Thousands of songs, poems, and a Greek chorus of psychologists, therapists, and best friends have tried to answer this question, but the man who may have come up with the answer never wrote a line of iambic pentameter.
Chuck Murry, M.D., Ph.D. heads a lab at the University of Washington that set out to unlock the secrets of healing as it relates to that most sensitive of organs, the human heart. His appearance at TEDx Seattle 2018 provided an intriguing and powerful overview of research he initially launched 20 years ago. Dr. Murry is not looking for ways to mend relationships or restore balance after a breakup so much as his team has taken on the real impact of a damaged, or compromised heart — a failure to recover.
Heart disease is the number one killer for both men and women, snatching over 600,000 American lives each year. “Well Chuck,” said one of his friends, “we’ve gotta die of something.” Yes, but a byproduct of heart disease is the $100,000,000,000 tab that patients, their families, and insurance companies pay for the privilege of dying of heart disease. The GDP of many countries across the globe doesn’t add up to that number. So, heart disease is a cruel and costly killer.

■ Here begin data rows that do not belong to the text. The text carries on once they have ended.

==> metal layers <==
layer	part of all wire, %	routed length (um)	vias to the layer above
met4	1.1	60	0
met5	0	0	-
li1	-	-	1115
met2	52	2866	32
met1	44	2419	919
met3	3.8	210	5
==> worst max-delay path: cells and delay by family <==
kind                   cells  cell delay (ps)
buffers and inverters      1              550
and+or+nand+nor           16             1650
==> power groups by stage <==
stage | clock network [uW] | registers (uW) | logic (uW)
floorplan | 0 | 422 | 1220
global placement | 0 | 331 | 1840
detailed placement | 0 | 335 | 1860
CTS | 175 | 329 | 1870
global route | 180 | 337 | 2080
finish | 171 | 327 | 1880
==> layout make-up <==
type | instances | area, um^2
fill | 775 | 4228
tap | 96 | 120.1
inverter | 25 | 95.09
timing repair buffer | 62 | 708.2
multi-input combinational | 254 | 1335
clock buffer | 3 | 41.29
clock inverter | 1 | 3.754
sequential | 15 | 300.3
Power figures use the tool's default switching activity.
<file path="config.mk">
export PLATFORM = sky130hd
export DESIGN_NAME = branch_ctrl
export DESIGN_NICKNAME = d
export VERILOG_FILES = /design/src/rtl/branch_ctrl.sv
export SDC_FILE = /design/constraint.sdc
export NUM_CORES = 1
export LEC_CHECK = 0
export CAP_MARGIN = 40
export CORE_ASPECT_RATIO = 1.4
export CORE_MARGIN = 5
export CORE_UTILIZATION = 40
export CTS_BUF_LIST = sky130_fd_sc_hd__clkbuf_16
export DETAILED_ROUTE_END_ITERATION = 12
export GPL_ROUTABILITY_DRIVEN = 0
export HOLD_SLACK_MARGIN = 0.12
export PLACE_DENSITY = 0.74
export SLEW_MARGIN = 20
export SYNTH_ARGS = -nofsm -noshare
export SYNTH_HDL_FRONTEND = slang
export SYNTH_SLANG_ARGS = --single-unit
</file>
<file path="constraint.sdc">
create_clock -name clk -period 10 [get_ports clk]
set_input_delay 3 -clock clk [delete_from_list [all_inputs] [get_ports clk]]
set_output_delay 3 -clock clk [all_outputs]
set_load 0.05 [all_outputs]
</file>
$ cat src/rtl/sram_arbiter_pkg.sv
// rtl/sram_arbiter_pkg.sv - shared bus widths, response owner encoding and arbiter defaults
package sram_arbiter_pkg;

    localparam int ADDR_W = 32;
    localparam int DATA_W = 32;
    localparam int STRB_W = 4;

    localparam int STARVE_LIMIT_DEFAULT = 4;

    typedef enum logic [1:0] {
        OWN_IDLE   = 2'd0,
        OWN_RESP_I = 2'd1,
        OWN_RESP_D = 2'd2
    } owner_e;

    // Width needed to hold 0..limit inclusive.
    function automatic int cnt_width(input int limit);
        return (limit < 1) ? 1 : $clog2(limit + 1);
    endfunction

endpackage
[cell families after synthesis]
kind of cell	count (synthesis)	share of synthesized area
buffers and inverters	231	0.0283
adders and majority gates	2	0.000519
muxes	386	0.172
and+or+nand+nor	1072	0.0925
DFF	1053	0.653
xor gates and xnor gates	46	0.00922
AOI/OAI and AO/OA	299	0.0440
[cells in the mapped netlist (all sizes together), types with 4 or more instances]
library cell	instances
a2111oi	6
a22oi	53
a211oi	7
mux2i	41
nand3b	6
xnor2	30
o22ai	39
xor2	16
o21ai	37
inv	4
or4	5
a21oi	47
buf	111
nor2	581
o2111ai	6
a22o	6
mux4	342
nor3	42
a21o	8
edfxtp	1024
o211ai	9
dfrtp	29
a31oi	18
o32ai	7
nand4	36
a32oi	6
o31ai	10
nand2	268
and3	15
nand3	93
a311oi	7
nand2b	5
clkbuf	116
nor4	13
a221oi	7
[src/rtl/axi4lite_arbiter2.sv]
// Two-master to one-slave AXI4-Lite arbiter: round-robin, one transaction in flight,
// granted master's channels passed through combinationally until the final handshake.
module axi4lite_arbiter2
  import axi4lite_pkg::*;
#(
  parameter int DATA_WIDTH = 32,
  parameter int ADDR_WIDTH = 32
) (
  input  logic                  clk,
  input  logic                  rst,
  // master 0
  input  logic                  m0_arvalid,
  input  logic [ADDR_WIDTH-1:0] m0_araddr,
  output logic                  m0_arready,
  output logic                  m0_rvalid,
  output logic [DATA_WIDTH-1:0] m0_rdata,
  output logic [1:0]            m0_rresp,
  input  logic                  m0_rready,
  input  logic                  m0_awvalid,
  input  logic [ADDR_WIDTH-1:0] m0_awaddr,
  output logic                  m0_awready,
  input  logic                  m0_wvalid,
  input  logic [DATA_WIDTH-1:0] m0_wdata,
  input  logic [3:0]            m0_wstrb,
  output logic                  m0_wready,
  output logic                  m0_bvalid,
  output logic [1:0]            m0_bresp,
  input  logic                  m0_bready,
  // master 1
  input  logic                  m1_arvalid,
  input  logic [ADDR_WIDTH-1:0] m1_araddr,
  output logic                  m1_arready,
  output logic                  m1_rvalid,
  output logic [DATA_WIDTH-1:0] m1_rdata,
  output logic [1:0]            m1_rresp,
  input  logic                  m1_rready,
  input  logic                  m1_awvalid,
  input  logic [ADDR_WIDTH-1:0] m1_awaddr,
  output logic                  m1_awready,
  input  logic                  m1_wvalid,
  input  logic [DATA_WIDTH-1:0] m1_wdata,
  input  logic [3:0]            m1_wstrb,
  output logic                  m1_wready,
  output logic                  m1_bvalid,
  output logic [1:0]            m1_bresp,
  input  logic                  m1_bready,
  // slave
  output logic                  s_arvalid,
  output logic [ADDR_WIDTH-1:0] s_araddr,
  input  logic                  s_arready,
  input  logic                  s_rvalid,
  input  logic [DATA_WIDTH-1:0] s_rdata,
  input  logic [1:0]            s_rresp,
  output logic                  s_rready,
  output logic                  s_awvalid,
  output logic [ADDR_WIDTH-1:0] s_awaddr,
  input  logic                  s_awready,
  output logic                  s_wvalid,
  output logic [DATA_WIDTH-1:0] s_wdata,
  output logic [3:0]            s_wstrb,
  input  logic                  s_wready,
  input  logic                  s_bvalid,
  input  logic [1:0]            s_bresp,
  output logic                  s_bready
);

  arb_state_t state, state_next;
  logic       grant_sel, last_grant;
  logic       ar_done, aw_done, w_done;
  logic       arb_sel, arb_valid;

  // Master-indexed views of the flat ports so the muxes can index by grant_sel.
  logic [1:0]                 arvalid_m, rready_m, awvalid_m, wvalid_m, bready_m;
  logic [1:0][ADDR_WIDTH-1:0] araddr_m, awaddr_m;
  logic [1:0][DATA_WIDTH-1:0] wdata_m, rdata_m;
  logic [1:0][3:0]            wstrb_m;
  logic [1:0]                 arready_m, rvalid_m, awready_m, wready_m, bvalid_m;
  logic [1:0][1:0]            rresp_m, bresp_m;

  assign arvalid_m = {m1_arvalid, m0_arvalid};
  assign rready_m  = {m1_rready, m0_rready};
  assign awvalid_m = {m1_awvalid, m0_awvalid};
  assign wvalid_m  = {m1_wvalid, m0_wvalid};
  assign bready_m  = {m1_bready, m0_bready};
  assign araddr_m  = {m1_araddr, m0_araddr};
  assign awaddr_m  = {m1_awaddr, m0_awaddr};
  assign wdata_m   = {m1_wdata, m0_wdata};
  assign wstrb_m   = {m1_wstrb, m0_wstrb};

  assign m0_arready = arready_m[0];
  assign m0_rvalid  = rvalid_m[0];
  assign m0_rdata   = rdata_m[0];
  assign m0_rresp   = rresp_m[0];
  assign m0_awready = awready_m[0];
  assign m0_wready  = wready_m[0];
  assign m0_bvalid  = bvalid_m[0];
  assign m0_bresp   = bresp_m[0];
  assign m1_arready = arready_m[1];
  assign m1_rvalid  = rvalid_m[1];
  assign m1_rdata   = rdata_m[1];
  assign m1_rresp   = rresp_m[1];
  assign m1_awready = awready_m[1];
  assign m1_wready  = wready_m[1];
  assign m1_bvalid  = bvalid_m[1];
  assign m1_bresp   = bresp_m[1];

  rr_arbiter2 u_rr (
    .req         (arvalid_m | awvalid_m | wvalid_m),
    .last_grant  (last_grant),
    .grant_sel   (arb_sel),
    .grant_valid (arb_valid)
  );

  always_comb begin
    // NOTE: every signal written here gets a default first, so no path through the case infers a latch.
    state_next = state;
    s_arvalid  = 1'b0;
    s_araddr   = '0;
    s_rready   = 1'b0;
    s_awvalid  = 1'b0;
    s_awaddr   = '0;
    s_wvalid   = 1'b0;
    s_wdata    = '0;
    s_wstrb    = '0;
    s_bready   = 1'b0;
    arready_m  = '0;
    rvalid_m   = '0;
    rdata_m    = '0;
    rresp_m    = {2{RESP_OKAY}};
    awready_m  = '0;
    wready_m   = '0;
    bvalid_m   = '0;
    bresp_m    = {2{RESP_OKAY}};

    case (state)
      IDLE: begin
        // Reads win within a master; its pending write is re-arbitrated afterwards.
        if (arb_valid) state_next = arvalid_m[arb_sel] ? RD : WR;
      end
      RD: begin
        s_arvalid            = arvalid_m[grant_sel] & ~ar_done;
        s_araddr             = araddr_m[grant_sel];
        s_rready             = rready_m[grant_sel];
        arready_m[grant_sel] = s_arready & ~ar_done;
        rvalid_m[grant_sel]  = s_rvalid;
        rdata_m[grant_sel]   = s_rdata;
        rresp_m[grant_sel]   = s_rresp;
        if (s_rvalid && rready_m[grant_sel]) state_next = IDLE;
      end
      WR: begin
        s_awvalid            = awvalid_m[grant_sel] & ~aw_done;
        s_awaddr             = awaddr_m[grant_sel];
        s_wvalid             = wvalid_m[grant_sel] & ~w_done;
        s_wdata              = wdata_m[grant_sel];
        s_wstrb              = wstrb_m[grant_sel];
        s_bready             = bready_m[grant_sel];
        awready_m[grant_sel] = s_awready & ~aw_done;
        wready_m[grant_sel]  = s_wready & ~w_done;
        bvalid_m[grant_sel]  = s_bvalid;
        bresp_m[grant_sel]   = s_bresp;
        if (s_bvalid && bready_m[grant_sel]) state_next = IDLE;
      end
      default: state_next = IDLE;
    endcase
  end

  // NOTE: state registers use non-blocking assignments so every flop samples pre-edge values.
  always_ff @(posedge clk) begin
    if (!rst) begin
      state      <= IDLE;
      grant_sel  <= 1'b0;
      last_grant <= 1'b1;
      ar_done    <= 1'b0;
      aw_done    <= 1'b0;
      w_done     <= 1'b0;
    end else begin
      state <= state_next;
      case (state)
        IDLE: begin
          if (arb_valid) begin
            grant_sel <= arb_sel;
            ar_done   <= 1'b0;
            aw_done   <= 1'b0;
            w_done    <= 1'b0;
          end
        end
        RD: begin
          if (s_arvalid && s_arready) ar_done <= 1'b1;
          if (s_rvalid && s_rready) last_grant <= grant_sel;
        end
        WR: begin
          if (s_awvalid && s_awready) aw_done <= 1'b1;
          if (s_wvalid && s_wready) w_done <= 1'b1;
          if (s_bvalid && s_bready) last_grant <= grant_sel;
        end
        default: ;
      endcase
    end
  end

endmodule
<file path="config.mk">
export PLATFORM = sky130hd
export DESIGN_NAME = alu_arbiter_flat
export DESIGN_NICKNAME = d
export VERILOG_FILES = /design/src/rtl/alu_pkg.sv /design/src/rtl/alu_arbiter_if.sv /design/src/rtl/rr_arbiter2.sv /design/src/rtl/alu_arbiter.sv /design/src/flat_wrapper.sv
export SDC_FILE = /design/constraint.sdc
export NUM_CORES = 1
export LEC_CHECK = 0
export CAP_MARGIN = 20
export CELL_PAD_IN_SITES_DETAIL_PLACEMENT = 0
export CELL_PAD_IN_SITES_GLOBAL_PLACEMENT = 1
export CORE_ASPECT_RATIO = 0.9
export CORE_MARGIN = 2
export CORE_UTILIZATION = 31
export CTS_CLUSTER_DIAMETER = 50
export DETAILED_ROUTE_END_ITERATION = 10
export GPL_ROUTABILITY_DRIVEN = 0
export HOLD_SLACK_MARGIN = 0.06
export PLACE_DENSITY_LB_ADDON = 0.12
export SYNTH_ARGS = -nofsm -noshare
export SYNTH_HDL_FRONTEND = slang
export SYNTH_SLANG_ARGS = --single-unit
</file>
<file path="constraint.sdc">
create_clock -name clk -period 2.4 [get_ports clk]
set_input_delay 0.48 -clock clk [delete_from_list [all_inputs] [get_ports clk]]
set_output_delay 0.48 -clock clk [all_outputs]
set_load 0.02 [all_outputs]
</file>
==> src/rtl/mac8_pkg.sv <==
// rtl/mac8_pkg.sv - shared types and helpers for the MAC8 reversible datapath
//
// Purpose: sequencer state encoding and the counter-width helper used by the
// digit-serial reversible adder.
// Ports: none (package).
package mac8_pkg;

   typedef enum logic [1:0] {
      IDLE = 2'd0,
      RUN  = 2'd1,
      DONE = 2'd2
   } state_t;

   // Number of bits needed to hold values 0..v-1, never less than 1.
   function automatic int clog2(input int v);
      int r;
      r = 0;
      while ((1 << r) < v) r++;
      return (r < 1) ? 1 : r;
   endfunction

endpackage

==> src/rtl/reversible_digit_slice.sv <==
// rtl/reversible_digit_slice.sv - DIGIT-wide ripple chain of reversible full adders
//
// Purpose: adds one digit of each operand plus a carry in a single cycle.
// Ports:
//   a_dig, b_dig : DIGIT-bit operand digits
//   c_in         : carry into bit 0 of the digit
//   s_dig        : DIGIT-bit sum digit
//   c_out        : carry out of the top cell
//   c_msb_in     : carry into the top cell (for signed overflow)
module reversible_digit_slice #(
   parameter int DIGIT = 2
) (
   input  logic [DIGIT-1:0] a_dig,
   input  logic [DIGIT-1:0] b_dig,
   input  logic             c_in,
   output logic [DIGIT-1:0] s_dig,
   output logic             c_out,
   output logic             c_msb_in
);

   logic [DIGIT:0]   chain;
   logic [DIGIT-1:0] unused_g1;
   logic [DIGIT-1:0] unused_g2;

   assign chain[0] = c_in;

   for (genvar i = 0; i < DIGIT; i++) begin : g_cell
      reversible_full_adder u_rfa (
         .a    (a_dig[i]),
         .b    (b_dig[i]),
         .cin  (chain[i]),
         .anc  (1'b0),
         .sum  (s_dig[i]),
         .cout (chain[i+1]),
         .g1   (unused_g1[i]),
         .g2   (unused_g2[i])
      );
   end

   assign c_out    = chain[DIGIT];
   assign c_msb_in = chain[DIGIT-1];

endmodule
===== src/rtl/dmem_starve_ctr.sv =====
// Counts consecutive debug denials; hit flags that the next denial is the
// STARVE_MAX-th one and must trigger a forced debug slot.
module dmem_starve_ctr #(
  parameter int unsigned STARVE_MAX = 4
) (
  input  logic clk_i,
  input  logic rst_i,
  input  logic deny,
  input  logic clear,
  output logic hit
);

  localparam int unsigned CW = $clog2(STARVE_MAX + 1);

  logic [CW-1:0] cnt;

  always_ff @(posedge clk_i) begin
    if (!rst_i) begin
      cnt <= '0;
    end else if (clear) begin
      cnt <= '0;
    end else if (deny) begin
      cnt <= cnt + CW'(1);
    end
  end

  assign hit = (cnt == CW'(STARVE_MAX - 1));

endmodule
$ cat config.mk
export PLATFORM = sky130hd
export DESIGN_NAME = ram_sp_modes
export DESIGN_NICKNAME = d
export VERILOG_FILES = /design/src/rtl/ram_pkg.sv /design/src/rtl/ram_clear_fsm.sv /design/src/rtl/ram_sp_modes.sv
export SDC_FILE = /design/constraint.sdc
export NUM_CORES = 1
export LEC_CHECK = 0
export ABC_AREA = 1
export CORE_UTILIZATION = 46
export CTS_BUF_LIST = sky130_fd_sc_hd__clkbuf_2 sky130_fd_sc_hd__clkbuf_4 sky130_fd_sc_hd__clkbuf_8
export DETAILED_ROUTE_END_ITERATION = 12
export SLEW_MARGIN = 0
export SYNTH_ARGS = -nofsm -noshare
export SYNTH_HDL_FRONTEND = slang
export SYNTH_SLANG_ARGS = --single-unit
$ cat constraint.sdc
create_clock -name clk -period 7.6 [get_ports clk]
set_clock_uncertainty 0.2 [all_clocks]
set_input_delay 1.52 -clock clk [delete_from_list [all_inputs] [get_ports clk]]
set_output_delay 1.52 -clock clk [all_outputs]
set_load 0.05 [all_outputs]
==> config.mk <==
export PLATFORM = sky130hd
export DESIGN_NAME = sram_serial_reader_flat
export DESIGN_NICKNAME = d
export VERILOG_FILES = /design/src/rtl/sram_serial_reader_pkg.sv /design/src/rtl/sram_serial_reader_if.sv /design/src/rtl/sram_serial_reader_piso_shift.sv /design/src/rtl/sram_serial_reader.sv /design/src/flat_wrapper.sv
export SDC_FILE = /design/constraint.sdc
export NUM_CORES = 1
export LEC_CHECK = 0
export CORE_MARGIN = 4
export CORE_UTILIZATION = 51
export CTS_CLUSTER_SIZE = 14
export DETAILED_ROUTE_END_ITERATION = 8
export PLACE_DENSITY = 0.85
export SLEW_MARGIN = 0
export SYNTH_ARGS = -nofsm -noshare
export SYNTH_HDL_FRONTEND = slang
export SYNTH_SLANG_ARGS = --single-unit
==> constraint.sdc <==
create_clock -name avr_clk -period 3.07 [get_ports avr_clk]
set_input_delay 0.614 -clock avr_clk [delete_from_list [all_inputs] [get_ports avr_clk]]
set_output_delay 0.614 -clock avr_clk [all_outputs]
set_load 0.02 [all_outputs]
==> src/rtl/sram_serial_reader_pkg.sv <==
// Shared definitions for the SRAM serial read-back path: default widths,
// FSM state encoding and the idle level of the SRAM control strobes.
package qd2_pkg;

   localparam int DEF_ADDR_W = 21;
   localparam int DEF_DATA_W = 8;

   typedef enum logic [1:0] {
      ST_IDLE  = 2'd0,
      ST_READ  = 2'd1,
      ST_SHIFT = 2'd2
   } state_t;

   // Inactive (high) level for the active-low SRAM strobes.
   localparam logic SRAM_CTRL_IDLE = 1'b1;

endpackage

==> src/rtl/sram_serial_reader_if.sv <==
// AVR-side and SRAM-side signal bundle of the serial reader.
// The master modport is the AVR/SRAM environment, the slave is the reader.
interface sram_serial_reader_if
   import qd2_pkg::*;
#(
   parameter int ADDR_W = DEF_ADDR_W,
   parameter int DATA_W = DEF_DATA_W
);
   logic [ADDR_W-1:0] start_addr;
   logic              load;
   logic              rd_req;
   logic              shift_en;
   logic [DATA_W-1:0] sram_data;
   logic [ADDR_W-1:0] sram_addr;
   logic              sram_oe_n;
   logic              sram_ce_n;
   logic              avr_so;
   logic              busy;
   logic              byte_done;

   modport master (
      output start_addr, load, rd_req, shift_en, sram_data,
      input  sram_addr, sram_oe_n, sram_ce_n, avr_so, busy, byte_done
   );

   modport slave (
      input  start_addr, load, rd_req, shift_en, sram_data,
      output sram_addr, sram_oe_n, sram_ce_n, avr_so, busy, byte_done
   );
endinterface

==> src/rtl/sram_serial_reader_piso_shift.sv <==
// Parallel-in/serial-out register: MSB is presented first, zero fill on shift.
// `last` flags that the next shift moves out the final bit of the byte.
module piso_shift #(
   parameter int DATA_W = 8
) (
   input  logic              clk,
   input  logic              rst,
   input  logic              clr,
   input  logic              load,
   input  logic              shift,
   input  logic [DATA_W-1:0] din,
   output logic              so,
   output logic              last
);
   localparam int CNT_W = (DATA_W > 2) ? $clog2(DATA_W) : 1;

   logic [DATA_W-1:0] sreg_r;
   logic [CNT_W-1:0]  bit_cnt_r;

   // Shift register and bit counter; load restarts the count for a new byte.
   always_ff @(posedge clk) begin
      if (rst || clr) begin
         sreg_r    <= {DATA_W{1'b0}};
         bit_cnt_r <= {CNT_W{1'b0}};
      end else if (load) begin
         sreg_r    <= din;
         bit_cnt_r <= {CNT_W{1'b0}};
      end else if (shift) begin
         sreg_r    <= {sreg_r[DATA_W-2:0], 1'b0};
         bit_cnt_r <= bit_cnt_r + CNT_W'(1);
      end else begin
         sreg_r    <= sreg_r;
         bit_cnt_r <= bit_cnt_r;
      end
   end

   assign so   = sreg_r[DATA_W-1];
   assign last = (bit_cnt_r == CNT_W'(DATA_W - 1));
endmodule

==> src/rtl/sram_serial_reader.sv <==
// Fetches one SRAM byte per request and shifts it to the AVR MSB-first,
// auto-incrementing the SRAM address after each completed byte.
module sram_serial_reader
   import qd2_pkg::*;
#(
   parameter int ADDR_W        = DEF_ADDR_W,
   parameter int DATA_W        = DEF_DATA_W,
   parameter int ACCESS_CYCLES = 2
) (
   input  logic                 avr_clk,
   input  logic                 avr_reset,
   sram_serial_reader_if.slave  bus
);
   localparam int WAIT_W = (ACCESS_CYCLES > 1) ? $clog2(ACCESS_CYCLES) : 1;
   localparam logic [WAIT_W-1:0] WAIT_LAST = WAIT_W'(ACCESS_CYCLES - 1);

   state_t            state_r;
   logic [ADDR_W-1:0] addr_r;
   logic [WAIT_W-1:0] wait_cnt_r;
   logic              oe_n_r;
   logic              ce_n_r;
   logic              busy_r;
   logic              byte_done_r;
   logic              capture_s;
   logic              shift_s;
   logic              last_s;
   logic              so_s;

   // The wait count only runs once the strobes are already low, so data is
   // sampled after exactly ACCESS_CYCLES cycles of active oe_n/ce_n.
   assign capture_s = (state_r == ST_READ) && !oe_n_r && (wait_cnt_r == WAIT_LAST) && !bus.load;
   assign shift_s   = (state_r == ST_SHIFT) && bus.shift_en && !bus.load;

   piso_shift #(.DATA_W(DATA_W)) u_piso (
      .clk   (avr_clk),
      .rst   (avr_reset),
      .clr   (bus.load),
      .load  (capture_s),
      .shift (shift_s),
      .din   (bus.sram_data),
      .so    (so_s),
      .last  (last_s)
   );

   // Read FSM with wait counter, address counter and registered strobes.
   always_ff @(posedge avr_clk) begin
      if (avr_reset) begin
         state_r     <= ST_IDLE;
         addr_r      <= {ADDR_W{1'b0}};
         wait_cnt_r  <= {WAIT_W{1'b0}};
         oe_n_r      <= SRAM_CTRL_IDLE;
         ce_n_r      <= SRAM_CTRL_IDLE;
         busy_r      <= 1'b0;
         byte_done_r <= 1'b0;
      end else if (bus.load) begin
         state_r     <= ST_IDLE;
         addr_r      <= bus.start_addr;
         wait_cnt_r  <= {WAIT_W{1'b0}};
         oe_n_r      <= SRAM_CTRL_IDLE;
         ce_n_r      <= SRAM_CTRL_IDLE;
         busy_r      <= 1'b0;
         byte_done_r <= 1'b0;
      end else begin
         byte_done_r <= 1'b0;
         case (state_r)
            ST_IDLE: begin
               if (bus.rd_req) begin
                  state_r    <= ST_READ;
                  busy_r     <= 1'b1;
                  wait_cnt_r <= {WAIT_W{1'b0}};
               end else begin
                  busy_r     <= 1'b0;
               end
            end
            ST_READ: begin
               if (oe_n_r) begin
                  oe_n_r     <= 1'b0;
                  ce_n_r     <= 1'b0;
               end else if (wait_cnt_r == WAIT_LAST) begin
                  oe_n_r     <= SRAM_CTRL_IDLE;
                  ce_n_r     <= SRAM_CTRL_IDLE;
                  wait_cnt_r <= {WAIT_W{1'b0}};
                  state_r    <= ST_SHIFT;
               end else begin
                  wait_cnt_r <= wait_cnt_r + WAIT_W'(1);
               end
            end
            ST_SHIFT: begin
               if (bus.shift_en && last_s) begin
                  byte_done_r <= 1'b1;
                  busy_r      <= 1'b0;
                  addr_r      <= addr_r + ADDR_W'(1);
                  state_r     <= ST_IDLE;
               end else begin
                  busy_r      <= 1'b1;
               end
            end
            default: begin
               state_r     <= ST_IDLE;
               wait_cnt_r  <= {WAIT_W{1'b0}};
               oe_n_r      <= SRAM_CTRL_IDLE;
               ce_n_r      <= SRAM_CTRL_IDLE;
               busy_r      <= 1'b0;
            end
         endcase
      end
   end

   assign bus.sram_addr = addr_r;
   assign bus.sram_oe_n = oe_n_r;
   assign bus.sram_ce_n = ce_n_r;
   assign bus.avr_so    = so_s;
   assign bus.busy      = busy_r;
   assign bus.byte_done = byte_done_r;
endmodule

When someone has a heart attack, let’s say a severe one, and is not immediately treated, the heart does what it knows how to do after a disaster. The primary strategy is to knit the damaged area back together with scar tissue. And therein lies the problem. Scar tissue doesn’t contract efficiently, leaving the heart like a car running on one cylinder. Ca chunk, ca chunk.
Dr. Murry wondered if there were a way to reconstruct and mend the attack areas of the heart by using heart muscle cells. The dilemma is that heart muscle cells are only found in the heart and all of them already have a job. This unfortunate reality nudged his thinking into the realm of stem cells, those controversial chameleon-like cells that can take on several cell identities and have proven themselves viable in the treatment of leukemia and other dangerous medical conditions.
Stem cells are found throughout the human body, making it a “natural” move for the researchers to concoct an environment in which these microscopic units could turn into heart muscle cells. Cells introduced to a heart muscle cell medium did transform. Unfortunately, the result was a diverse selection of cells: skin cells, muscle cells, tissue cells, and heart muscle cells. No, as Goldilocks would have said, “Not quite right.”
Dr. Murry shared that he next looked to “pluripotent stem cells”, an even more compliant type of stem cell, often called master cells. With a wider range of options, the researchers at Dr. Murry’s lab hoped to coax the pluripotent stem cells into transforming into heart muscle cells. Over several critical days, they all stared into the Petri dish. Will they? Won’t they?
They did! In the bottom of the dish resided a collection of the first ever pluripotent stem cell/heart muscle cells. As a Eureka moment, the doctor and his team couldn’t ask for much more. Yet, to fulfill on Dr. Murry’s dream, those cells had segue from dish to living being and function correctly. The cells in the dish weren’t yet cells happily replicating in a guinea pig, much less a human being.
As Dr. Murry narrated episode after episode of his Herculean task, the audience held its breath with every snag, and then gratefully released it when the signs were auspicious. Would the cells beat in synchrony with the host cells? Ooops, not really. Tweak. Adjust. Snip. Would the guinea pigs natural pacemaker teach the newcomers how to march? Yes! Bu-bump, bu-bump. Regrettably, those same guinea pigs developed arrhythmias (abnormal heartbeats) after several weeks. with the new heart muscle cells “wreaking havoc like misbehaving teenagers,” stated Dr. Murry. Tweak. Adjust.
Snip. The arrhythmias subsided and the heart muscle cell program was ready for further tests with macaque monkeys who had suffered artificial heart attacks. By way of comparison, a healthy heart muscle, of which we have a right and left, has an average left ventricular ejection fraction of 65–70%. In layman’s terms this means that with each contraction, the left ventricle pumps out 65–70% of the blood that has filled it. That amount drops to 40% or less after a cardiac episode.
Thus, a measure of the successful integration of the new heart muscle cells would be found in the amount of blood the heart could pump with each beat. The higher the percentage, the healthier the heart, since a weak contraction means the heart will begin overworking, putting both heart and patient risk again. After 4 weeks of careful monitoring, the macaques pumping skills had risen to 48%. Not stellar. Not even close.
Still, Dr. Murry is patient, as evidenced by his two-decade pursuit of a real remedy to heart damage. He waited and watched, week after week. Gradually, the monkeys turned a corner and began to show increased signs of recovery. Three months after the pluripotent stem cells became heart muscle cells and were transplanted into the macaques injured hearts, the ventricular ejection fraction had risen to 62%, close to a normal healthy heart response. Heartening news, indeed!
Dr. Murry’s work is not over, but he doesn’t begrudge the process, the bumps, frustrations, and setbacks when a successful therapeutic methodology is almost within view.
TEDx Seattle 2018: How Do You Mend a Broken Heart?